(TASK INPUT)
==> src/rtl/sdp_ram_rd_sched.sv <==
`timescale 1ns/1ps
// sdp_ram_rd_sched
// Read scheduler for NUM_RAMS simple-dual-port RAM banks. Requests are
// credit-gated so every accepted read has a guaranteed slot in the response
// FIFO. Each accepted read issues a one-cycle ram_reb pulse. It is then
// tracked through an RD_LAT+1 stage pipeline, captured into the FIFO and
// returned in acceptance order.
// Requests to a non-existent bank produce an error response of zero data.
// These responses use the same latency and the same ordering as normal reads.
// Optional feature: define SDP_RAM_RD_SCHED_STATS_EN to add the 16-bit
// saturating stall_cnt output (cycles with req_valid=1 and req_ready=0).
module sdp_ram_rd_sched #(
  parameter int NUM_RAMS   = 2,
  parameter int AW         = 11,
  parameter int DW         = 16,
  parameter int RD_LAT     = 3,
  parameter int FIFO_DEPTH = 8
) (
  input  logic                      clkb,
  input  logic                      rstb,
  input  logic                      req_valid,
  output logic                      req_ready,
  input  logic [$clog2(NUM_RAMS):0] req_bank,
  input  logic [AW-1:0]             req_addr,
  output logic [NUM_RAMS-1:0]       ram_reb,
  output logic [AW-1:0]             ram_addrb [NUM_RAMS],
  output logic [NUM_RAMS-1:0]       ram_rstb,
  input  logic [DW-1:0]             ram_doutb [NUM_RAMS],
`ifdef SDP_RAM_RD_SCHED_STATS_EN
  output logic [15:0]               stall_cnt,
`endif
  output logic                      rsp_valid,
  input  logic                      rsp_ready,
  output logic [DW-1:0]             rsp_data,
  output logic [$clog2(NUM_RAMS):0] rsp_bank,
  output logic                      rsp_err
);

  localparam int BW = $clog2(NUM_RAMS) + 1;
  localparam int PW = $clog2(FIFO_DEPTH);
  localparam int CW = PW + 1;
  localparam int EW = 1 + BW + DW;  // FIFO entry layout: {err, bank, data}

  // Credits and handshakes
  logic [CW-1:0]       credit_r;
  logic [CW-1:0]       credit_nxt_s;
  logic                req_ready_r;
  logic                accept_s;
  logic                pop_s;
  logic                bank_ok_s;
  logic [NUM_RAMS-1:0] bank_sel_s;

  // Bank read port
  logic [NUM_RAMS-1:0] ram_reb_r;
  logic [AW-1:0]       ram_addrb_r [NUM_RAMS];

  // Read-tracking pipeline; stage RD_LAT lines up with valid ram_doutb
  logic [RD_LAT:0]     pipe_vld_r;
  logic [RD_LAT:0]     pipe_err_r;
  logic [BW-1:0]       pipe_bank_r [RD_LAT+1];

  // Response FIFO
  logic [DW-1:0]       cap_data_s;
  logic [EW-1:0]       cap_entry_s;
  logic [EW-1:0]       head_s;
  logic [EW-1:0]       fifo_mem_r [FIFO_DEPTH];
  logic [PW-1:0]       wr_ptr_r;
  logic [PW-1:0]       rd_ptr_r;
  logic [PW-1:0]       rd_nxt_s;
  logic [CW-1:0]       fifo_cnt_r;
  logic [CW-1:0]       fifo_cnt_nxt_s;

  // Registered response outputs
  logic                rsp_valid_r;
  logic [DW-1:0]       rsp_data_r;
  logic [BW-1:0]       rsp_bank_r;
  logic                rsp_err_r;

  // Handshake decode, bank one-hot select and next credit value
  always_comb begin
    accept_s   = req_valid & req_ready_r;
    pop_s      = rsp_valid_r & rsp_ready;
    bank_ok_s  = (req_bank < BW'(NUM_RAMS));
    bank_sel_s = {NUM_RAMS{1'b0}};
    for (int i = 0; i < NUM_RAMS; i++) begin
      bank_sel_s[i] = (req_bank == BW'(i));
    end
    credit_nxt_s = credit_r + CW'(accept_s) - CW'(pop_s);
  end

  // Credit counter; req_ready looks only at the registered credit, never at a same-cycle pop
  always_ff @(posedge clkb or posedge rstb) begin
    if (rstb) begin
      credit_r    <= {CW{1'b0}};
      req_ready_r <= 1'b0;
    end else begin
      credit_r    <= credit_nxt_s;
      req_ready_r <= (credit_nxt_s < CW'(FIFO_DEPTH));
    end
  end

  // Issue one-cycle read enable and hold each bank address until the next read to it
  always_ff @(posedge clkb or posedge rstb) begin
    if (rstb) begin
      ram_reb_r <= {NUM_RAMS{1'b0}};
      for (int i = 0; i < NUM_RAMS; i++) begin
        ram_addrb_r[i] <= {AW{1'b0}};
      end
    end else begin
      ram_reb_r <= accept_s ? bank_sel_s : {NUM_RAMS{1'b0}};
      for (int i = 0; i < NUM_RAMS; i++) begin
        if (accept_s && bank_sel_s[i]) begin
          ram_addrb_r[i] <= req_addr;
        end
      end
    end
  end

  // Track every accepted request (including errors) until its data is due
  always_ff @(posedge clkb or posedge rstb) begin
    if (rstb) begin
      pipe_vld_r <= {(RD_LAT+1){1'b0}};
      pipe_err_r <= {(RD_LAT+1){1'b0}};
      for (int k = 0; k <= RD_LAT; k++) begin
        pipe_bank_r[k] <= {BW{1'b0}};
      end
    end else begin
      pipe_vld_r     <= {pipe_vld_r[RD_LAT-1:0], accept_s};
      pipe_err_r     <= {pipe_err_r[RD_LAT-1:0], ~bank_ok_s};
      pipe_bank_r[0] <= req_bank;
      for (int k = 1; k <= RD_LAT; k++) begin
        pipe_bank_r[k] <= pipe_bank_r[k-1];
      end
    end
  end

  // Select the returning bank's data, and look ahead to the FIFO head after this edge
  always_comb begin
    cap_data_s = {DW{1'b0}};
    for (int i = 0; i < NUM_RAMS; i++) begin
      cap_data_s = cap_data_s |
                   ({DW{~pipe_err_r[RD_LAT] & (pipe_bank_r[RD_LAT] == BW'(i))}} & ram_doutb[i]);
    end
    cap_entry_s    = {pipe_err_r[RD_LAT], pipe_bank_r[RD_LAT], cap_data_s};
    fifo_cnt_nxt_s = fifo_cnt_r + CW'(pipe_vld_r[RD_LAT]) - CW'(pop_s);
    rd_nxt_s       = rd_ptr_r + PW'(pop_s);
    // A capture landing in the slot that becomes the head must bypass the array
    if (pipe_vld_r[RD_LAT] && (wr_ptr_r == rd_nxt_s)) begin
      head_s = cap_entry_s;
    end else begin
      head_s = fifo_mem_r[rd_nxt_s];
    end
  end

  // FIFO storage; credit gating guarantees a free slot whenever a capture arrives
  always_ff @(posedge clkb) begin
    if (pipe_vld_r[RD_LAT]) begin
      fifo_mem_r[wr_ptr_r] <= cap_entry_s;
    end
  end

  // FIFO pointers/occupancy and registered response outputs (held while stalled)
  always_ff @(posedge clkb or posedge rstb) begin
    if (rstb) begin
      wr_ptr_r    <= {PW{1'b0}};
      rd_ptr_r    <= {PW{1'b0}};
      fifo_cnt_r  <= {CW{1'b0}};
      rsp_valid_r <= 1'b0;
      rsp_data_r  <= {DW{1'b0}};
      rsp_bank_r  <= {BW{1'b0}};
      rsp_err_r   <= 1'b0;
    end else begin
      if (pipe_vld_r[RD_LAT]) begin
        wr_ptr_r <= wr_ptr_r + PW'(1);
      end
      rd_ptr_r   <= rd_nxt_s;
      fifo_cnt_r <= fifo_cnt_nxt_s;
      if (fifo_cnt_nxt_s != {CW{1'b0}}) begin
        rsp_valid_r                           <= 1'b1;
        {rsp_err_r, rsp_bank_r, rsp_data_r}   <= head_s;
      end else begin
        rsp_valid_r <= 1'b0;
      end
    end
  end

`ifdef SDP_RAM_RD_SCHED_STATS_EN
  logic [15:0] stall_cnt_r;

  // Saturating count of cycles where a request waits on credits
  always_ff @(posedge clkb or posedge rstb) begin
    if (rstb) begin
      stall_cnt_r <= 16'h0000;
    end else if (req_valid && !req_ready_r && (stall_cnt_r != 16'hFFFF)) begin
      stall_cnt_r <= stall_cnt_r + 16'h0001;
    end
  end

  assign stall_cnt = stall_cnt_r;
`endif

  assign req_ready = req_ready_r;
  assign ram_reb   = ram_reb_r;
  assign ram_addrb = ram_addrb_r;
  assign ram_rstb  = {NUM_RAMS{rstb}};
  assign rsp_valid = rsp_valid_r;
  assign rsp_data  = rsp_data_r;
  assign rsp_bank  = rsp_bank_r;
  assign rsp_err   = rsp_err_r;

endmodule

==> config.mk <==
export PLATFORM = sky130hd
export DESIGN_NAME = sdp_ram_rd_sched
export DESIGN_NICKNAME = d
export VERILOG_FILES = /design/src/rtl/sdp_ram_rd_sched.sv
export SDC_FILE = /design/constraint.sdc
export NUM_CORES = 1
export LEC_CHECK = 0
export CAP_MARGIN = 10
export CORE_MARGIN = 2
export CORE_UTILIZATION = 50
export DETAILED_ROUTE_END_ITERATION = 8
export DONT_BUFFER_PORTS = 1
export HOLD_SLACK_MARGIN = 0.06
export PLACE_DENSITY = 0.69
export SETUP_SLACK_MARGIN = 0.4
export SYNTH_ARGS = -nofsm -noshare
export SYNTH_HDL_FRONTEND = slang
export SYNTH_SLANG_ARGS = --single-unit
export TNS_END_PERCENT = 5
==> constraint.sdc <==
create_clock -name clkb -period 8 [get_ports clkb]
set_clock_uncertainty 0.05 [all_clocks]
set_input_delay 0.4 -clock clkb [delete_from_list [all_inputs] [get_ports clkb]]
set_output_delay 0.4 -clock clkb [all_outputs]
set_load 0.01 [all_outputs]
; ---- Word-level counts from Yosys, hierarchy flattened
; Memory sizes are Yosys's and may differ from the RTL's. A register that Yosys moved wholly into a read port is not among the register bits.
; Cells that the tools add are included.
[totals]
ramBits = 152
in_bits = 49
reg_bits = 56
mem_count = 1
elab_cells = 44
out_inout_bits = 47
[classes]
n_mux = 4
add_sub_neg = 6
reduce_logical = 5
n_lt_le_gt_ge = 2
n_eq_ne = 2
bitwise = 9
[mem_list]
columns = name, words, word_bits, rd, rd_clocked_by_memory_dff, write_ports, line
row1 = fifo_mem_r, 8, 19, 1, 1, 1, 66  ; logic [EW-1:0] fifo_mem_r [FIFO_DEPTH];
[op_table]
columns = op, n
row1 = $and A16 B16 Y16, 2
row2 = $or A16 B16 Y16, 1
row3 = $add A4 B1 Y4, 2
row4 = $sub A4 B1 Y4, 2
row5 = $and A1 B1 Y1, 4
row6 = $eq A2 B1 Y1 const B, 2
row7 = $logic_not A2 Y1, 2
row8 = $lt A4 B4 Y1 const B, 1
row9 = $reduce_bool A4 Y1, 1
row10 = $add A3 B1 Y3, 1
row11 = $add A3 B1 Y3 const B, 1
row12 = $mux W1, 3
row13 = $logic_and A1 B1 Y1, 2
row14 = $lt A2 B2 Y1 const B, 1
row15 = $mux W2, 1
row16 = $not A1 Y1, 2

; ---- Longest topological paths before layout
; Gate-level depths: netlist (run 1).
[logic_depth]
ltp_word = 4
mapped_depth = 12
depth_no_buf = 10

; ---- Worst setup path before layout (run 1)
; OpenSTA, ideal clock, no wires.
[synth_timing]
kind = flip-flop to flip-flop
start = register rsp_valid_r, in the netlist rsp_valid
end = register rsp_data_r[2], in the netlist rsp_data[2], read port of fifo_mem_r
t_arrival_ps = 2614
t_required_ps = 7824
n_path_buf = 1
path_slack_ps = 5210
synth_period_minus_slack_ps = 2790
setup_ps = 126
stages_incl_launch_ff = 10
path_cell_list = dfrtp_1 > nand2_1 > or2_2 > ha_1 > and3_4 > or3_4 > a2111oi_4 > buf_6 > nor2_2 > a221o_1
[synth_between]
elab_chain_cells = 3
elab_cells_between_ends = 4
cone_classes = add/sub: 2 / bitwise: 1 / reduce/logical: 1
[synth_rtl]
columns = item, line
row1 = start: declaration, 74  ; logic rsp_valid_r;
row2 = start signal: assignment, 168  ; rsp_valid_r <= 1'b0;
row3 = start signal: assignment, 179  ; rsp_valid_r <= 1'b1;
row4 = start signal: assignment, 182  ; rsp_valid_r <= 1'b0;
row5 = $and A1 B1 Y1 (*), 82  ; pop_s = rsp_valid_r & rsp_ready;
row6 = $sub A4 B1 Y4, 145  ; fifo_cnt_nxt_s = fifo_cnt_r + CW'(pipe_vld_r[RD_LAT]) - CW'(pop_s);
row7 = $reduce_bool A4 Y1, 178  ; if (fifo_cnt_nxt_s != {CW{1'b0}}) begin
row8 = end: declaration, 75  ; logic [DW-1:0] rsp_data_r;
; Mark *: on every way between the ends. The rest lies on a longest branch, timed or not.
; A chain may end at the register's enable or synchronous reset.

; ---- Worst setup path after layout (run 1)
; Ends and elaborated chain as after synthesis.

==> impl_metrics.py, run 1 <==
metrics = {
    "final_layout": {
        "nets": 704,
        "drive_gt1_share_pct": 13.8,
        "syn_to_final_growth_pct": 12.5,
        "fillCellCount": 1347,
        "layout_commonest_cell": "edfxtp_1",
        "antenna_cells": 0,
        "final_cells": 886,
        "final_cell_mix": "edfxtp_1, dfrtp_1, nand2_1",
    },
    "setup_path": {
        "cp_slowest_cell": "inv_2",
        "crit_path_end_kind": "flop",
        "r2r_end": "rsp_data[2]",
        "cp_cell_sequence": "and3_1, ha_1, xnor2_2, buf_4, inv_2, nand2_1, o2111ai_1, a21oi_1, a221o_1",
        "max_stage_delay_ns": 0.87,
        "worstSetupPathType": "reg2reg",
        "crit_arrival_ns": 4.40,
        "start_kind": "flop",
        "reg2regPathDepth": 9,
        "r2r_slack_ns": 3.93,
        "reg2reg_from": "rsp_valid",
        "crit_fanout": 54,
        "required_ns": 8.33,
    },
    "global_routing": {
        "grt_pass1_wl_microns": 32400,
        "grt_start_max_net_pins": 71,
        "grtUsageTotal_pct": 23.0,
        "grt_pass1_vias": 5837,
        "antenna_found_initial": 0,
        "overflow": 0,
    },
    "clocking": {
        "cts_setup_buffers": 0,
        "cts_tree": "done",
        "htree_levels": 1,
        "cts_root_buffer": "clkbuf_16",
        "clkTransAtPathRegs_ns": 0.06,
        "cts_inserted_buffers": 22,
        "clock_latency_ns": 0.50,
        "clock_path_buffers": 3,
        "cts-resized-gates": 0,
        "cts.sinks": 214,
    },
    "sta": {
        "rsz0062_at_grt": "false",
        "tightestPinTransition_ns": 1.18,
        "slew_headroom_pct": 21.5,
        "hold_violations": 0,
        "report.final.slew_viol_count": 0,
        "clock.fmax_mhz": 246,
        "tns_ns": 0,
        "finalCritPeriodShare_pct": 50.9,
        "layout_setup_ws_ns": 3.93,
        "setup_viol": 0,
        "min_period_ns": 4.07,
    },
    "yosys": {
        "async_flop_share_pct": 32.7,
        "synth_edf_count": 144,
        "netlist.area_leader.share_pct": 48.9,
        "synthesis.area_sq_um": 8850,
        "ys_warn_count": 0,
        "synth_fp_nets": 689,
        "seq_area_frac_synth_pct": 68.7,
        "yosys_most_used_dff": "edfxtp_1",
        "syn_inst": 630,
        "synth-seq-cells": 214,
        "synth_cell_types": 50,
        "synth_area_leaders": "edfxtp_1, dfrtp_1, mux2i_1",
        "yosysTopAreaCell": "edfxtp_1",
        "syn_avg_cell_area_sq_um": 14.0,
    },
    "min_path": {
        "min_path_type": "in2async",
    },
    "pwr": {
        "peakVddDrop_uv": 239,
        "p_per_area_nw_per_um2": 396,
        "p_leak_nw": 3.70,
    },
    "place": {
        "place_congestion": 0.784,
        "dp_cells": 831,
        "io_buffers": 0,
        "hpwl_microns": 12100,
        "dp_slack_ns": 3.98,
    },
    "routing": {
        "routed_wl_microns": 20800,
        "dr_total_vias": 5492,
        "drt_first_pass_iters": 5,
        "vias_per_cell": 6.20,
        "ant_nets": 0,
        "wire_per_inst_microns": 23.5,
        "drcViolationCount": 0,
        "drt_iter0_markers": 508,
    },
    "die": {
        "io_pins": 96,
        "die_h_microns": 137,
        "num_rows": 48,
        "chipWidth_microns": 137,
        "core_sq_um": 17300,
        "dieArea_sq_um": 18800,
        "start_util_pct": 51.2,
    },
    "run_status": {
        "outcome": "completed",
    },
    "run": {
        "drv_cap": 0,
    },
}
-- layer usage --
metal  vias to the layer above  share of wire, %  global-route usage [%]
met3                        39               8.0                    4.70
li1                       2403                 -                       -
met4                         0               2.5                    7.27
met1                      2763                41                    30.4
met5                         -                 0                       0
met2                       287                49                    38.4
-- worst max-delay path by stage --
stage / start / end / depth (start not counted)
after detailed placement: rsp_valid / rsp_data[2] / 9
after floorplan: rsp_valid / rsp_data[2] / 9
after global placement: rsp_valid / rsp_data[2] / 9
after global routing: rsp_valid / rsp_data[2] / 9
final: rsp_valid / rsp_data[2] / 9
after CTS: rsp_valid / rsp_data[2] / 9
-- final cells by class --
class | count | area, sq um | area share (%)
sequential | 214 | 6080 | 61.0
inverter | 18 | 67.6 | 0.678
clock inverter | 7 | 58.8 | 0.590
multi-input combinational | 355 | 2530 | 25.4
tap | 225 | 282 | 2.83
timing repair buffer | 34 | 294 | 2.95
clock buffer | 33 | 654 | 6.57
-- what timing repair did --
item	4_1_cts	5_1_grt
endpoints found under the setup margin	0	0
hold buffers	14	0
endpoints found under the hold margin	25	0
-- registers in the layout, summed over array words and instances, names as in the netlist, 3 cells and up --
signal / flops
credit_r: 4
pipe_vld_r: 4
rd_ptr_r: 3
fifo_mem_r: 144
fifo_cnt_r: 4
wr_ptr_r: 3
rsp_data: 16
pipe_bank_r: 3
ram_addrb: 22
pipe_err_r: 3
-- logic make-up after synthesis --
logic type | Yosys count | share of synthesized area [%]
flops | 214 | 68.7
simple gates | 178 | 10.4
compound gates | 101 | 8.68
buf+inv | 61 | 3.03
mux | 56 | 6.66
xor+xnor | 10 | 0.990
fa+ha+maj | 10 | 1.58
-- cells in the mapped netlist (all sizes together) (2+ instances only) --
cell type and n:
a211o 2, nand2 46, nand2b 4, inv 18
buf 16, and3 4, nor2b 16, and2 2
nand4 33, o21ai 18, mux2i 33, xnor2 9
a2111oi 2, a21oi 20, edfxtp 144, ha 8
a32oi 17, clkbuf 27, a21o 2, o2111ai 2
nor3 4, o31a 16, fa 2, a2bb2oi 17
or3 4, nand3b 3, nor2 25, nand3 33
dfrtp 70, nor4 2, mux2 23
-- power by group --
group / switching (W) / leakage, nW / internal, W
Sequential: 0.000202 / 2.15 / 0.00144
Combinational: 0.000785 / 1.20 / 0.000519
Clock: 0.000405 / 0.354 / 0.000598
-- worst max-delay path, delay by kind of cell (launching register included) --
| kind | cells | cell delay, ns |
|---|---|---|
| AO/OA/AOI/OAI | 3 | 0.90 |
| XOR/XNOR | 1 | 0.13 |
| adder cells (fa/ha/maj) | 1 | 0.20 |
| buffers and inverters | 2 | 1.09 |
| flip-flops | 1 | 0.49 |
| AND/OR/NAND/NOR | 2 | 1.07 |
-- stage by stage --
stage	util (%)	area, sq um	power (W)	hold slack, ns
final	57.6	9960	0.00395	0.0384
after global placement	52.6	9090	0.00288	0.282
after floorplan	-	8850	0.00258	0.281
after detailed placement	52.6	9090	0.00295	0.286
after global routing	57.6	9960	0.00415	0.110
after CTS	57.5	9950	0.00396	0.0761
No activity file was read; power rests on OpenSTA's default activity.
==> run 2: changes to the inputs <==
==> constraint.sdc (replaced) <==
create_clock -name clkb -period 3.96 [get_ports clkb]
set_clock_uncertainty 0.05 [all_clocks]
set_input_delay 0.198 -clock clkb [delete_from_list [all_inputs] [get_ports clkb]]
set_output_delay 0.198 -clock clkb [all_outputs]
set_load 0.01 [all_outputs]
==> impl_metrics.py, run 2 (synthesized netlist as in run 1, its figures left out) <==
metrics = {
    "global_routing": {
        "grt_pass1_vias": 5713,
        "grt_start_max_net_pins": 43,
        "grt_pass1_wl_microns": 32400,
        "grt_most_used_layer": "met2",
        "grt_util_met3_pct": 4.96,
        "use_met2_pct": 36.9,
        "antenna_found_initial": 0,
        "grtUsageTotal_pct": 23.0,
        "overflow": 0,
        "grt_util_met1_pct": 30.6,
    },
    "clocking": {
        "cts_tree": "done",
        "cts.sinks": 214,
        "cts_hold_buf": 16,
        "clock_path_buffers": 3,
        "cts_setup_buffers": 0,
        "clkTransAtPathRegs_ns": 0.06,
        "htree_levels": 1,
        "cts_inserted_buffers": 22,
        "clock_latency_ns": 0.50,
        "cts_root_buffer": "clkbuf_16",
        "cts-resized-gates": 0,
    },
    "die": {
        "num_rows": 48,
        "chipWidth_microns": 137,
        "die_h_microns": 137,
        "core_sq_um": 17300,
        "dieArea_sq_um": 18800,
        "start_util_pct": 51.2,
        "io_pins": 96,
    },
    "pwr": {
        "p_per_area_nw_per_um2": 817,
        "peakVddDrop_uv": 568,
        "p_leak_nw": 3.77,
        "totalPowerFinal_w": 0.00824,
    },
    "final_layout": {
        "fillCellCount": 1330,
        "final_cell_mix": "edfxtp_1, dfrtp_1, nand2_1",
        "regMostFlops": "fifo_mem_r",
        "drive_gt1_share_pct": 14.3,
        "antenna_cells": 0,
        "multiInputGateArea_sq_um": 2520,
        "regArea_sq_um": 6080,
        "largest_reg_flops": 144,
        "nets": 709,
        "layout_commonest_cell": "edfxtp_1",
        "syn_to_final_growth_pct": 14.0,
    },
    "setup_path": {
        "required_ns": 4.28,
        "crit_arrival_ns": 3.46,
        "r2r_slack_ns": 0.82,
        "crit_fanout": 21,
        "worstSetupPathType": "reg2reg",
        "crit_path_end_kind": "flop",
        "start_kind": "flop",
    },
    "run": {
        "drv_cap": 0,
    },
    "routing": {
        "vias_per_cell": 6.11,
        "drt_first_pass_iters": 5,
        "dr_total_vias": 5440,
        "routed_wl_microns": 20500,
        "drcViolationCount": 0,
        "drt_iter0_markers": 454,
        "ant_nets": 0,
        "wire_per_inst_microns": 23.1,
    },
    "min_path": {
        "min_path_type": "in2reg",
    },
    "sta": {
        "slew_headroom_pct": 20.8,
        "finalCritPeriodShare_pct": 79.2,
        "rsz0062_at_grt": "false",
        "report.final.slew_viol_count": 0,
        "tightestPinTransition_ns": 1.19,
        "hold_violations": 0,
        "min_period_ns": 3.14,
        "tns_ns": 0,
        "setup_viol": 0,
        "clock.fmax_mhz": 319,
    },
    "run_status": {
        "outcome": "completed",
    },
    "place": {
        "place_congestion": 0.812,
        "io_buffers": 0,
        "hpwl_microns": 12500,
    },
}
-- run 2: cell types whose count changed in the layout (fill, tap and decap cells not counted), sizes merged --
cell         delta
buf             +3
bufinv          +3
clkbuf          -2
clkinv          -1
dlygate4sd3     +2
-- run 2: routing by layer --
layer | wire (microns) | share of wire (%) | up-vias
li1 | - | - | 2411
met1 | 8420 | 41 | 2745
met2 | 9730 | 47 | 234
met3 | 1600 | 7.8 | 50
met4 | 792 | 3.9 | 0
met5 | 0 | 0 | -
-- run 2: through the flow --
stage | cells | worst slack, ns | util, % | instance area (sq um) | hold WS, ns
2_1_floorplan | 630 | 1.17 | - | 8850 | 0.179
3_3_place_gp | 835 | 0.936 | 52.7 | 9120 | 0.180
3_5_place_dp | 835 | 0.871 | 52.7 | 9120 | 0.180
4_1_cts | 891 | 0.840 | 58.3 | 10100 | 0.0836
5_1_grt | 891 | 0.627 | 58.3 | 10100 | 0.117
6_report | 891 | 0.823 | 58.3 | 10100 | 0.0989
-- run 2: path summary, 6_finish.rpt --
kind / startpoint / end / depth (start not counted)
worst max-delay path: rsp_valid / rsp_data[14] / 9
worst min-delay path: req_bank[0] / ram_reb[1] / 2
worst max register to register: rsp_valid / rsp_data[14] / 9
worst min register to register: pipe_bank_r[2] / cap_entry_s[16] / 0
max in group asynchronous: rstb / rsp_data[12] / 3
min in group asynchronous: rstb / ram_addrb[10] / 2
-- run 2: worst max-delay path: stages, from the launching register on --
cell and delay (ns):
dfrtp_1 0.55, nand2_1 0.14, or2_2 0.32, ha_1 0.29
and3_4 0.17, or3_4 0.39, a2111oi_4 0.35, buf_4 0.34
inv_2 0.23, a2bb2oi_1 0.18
(End TASK INPUT)
■ **WHAT TO WORK ON**: Once you find the string "simple" in a line of the records, copy that line.

■ **COMPLETED TASK**:
// Read scheduler for NUM_RAMS simple-dual-port RAM banks. Requests are
simple gates | 178 | 10.4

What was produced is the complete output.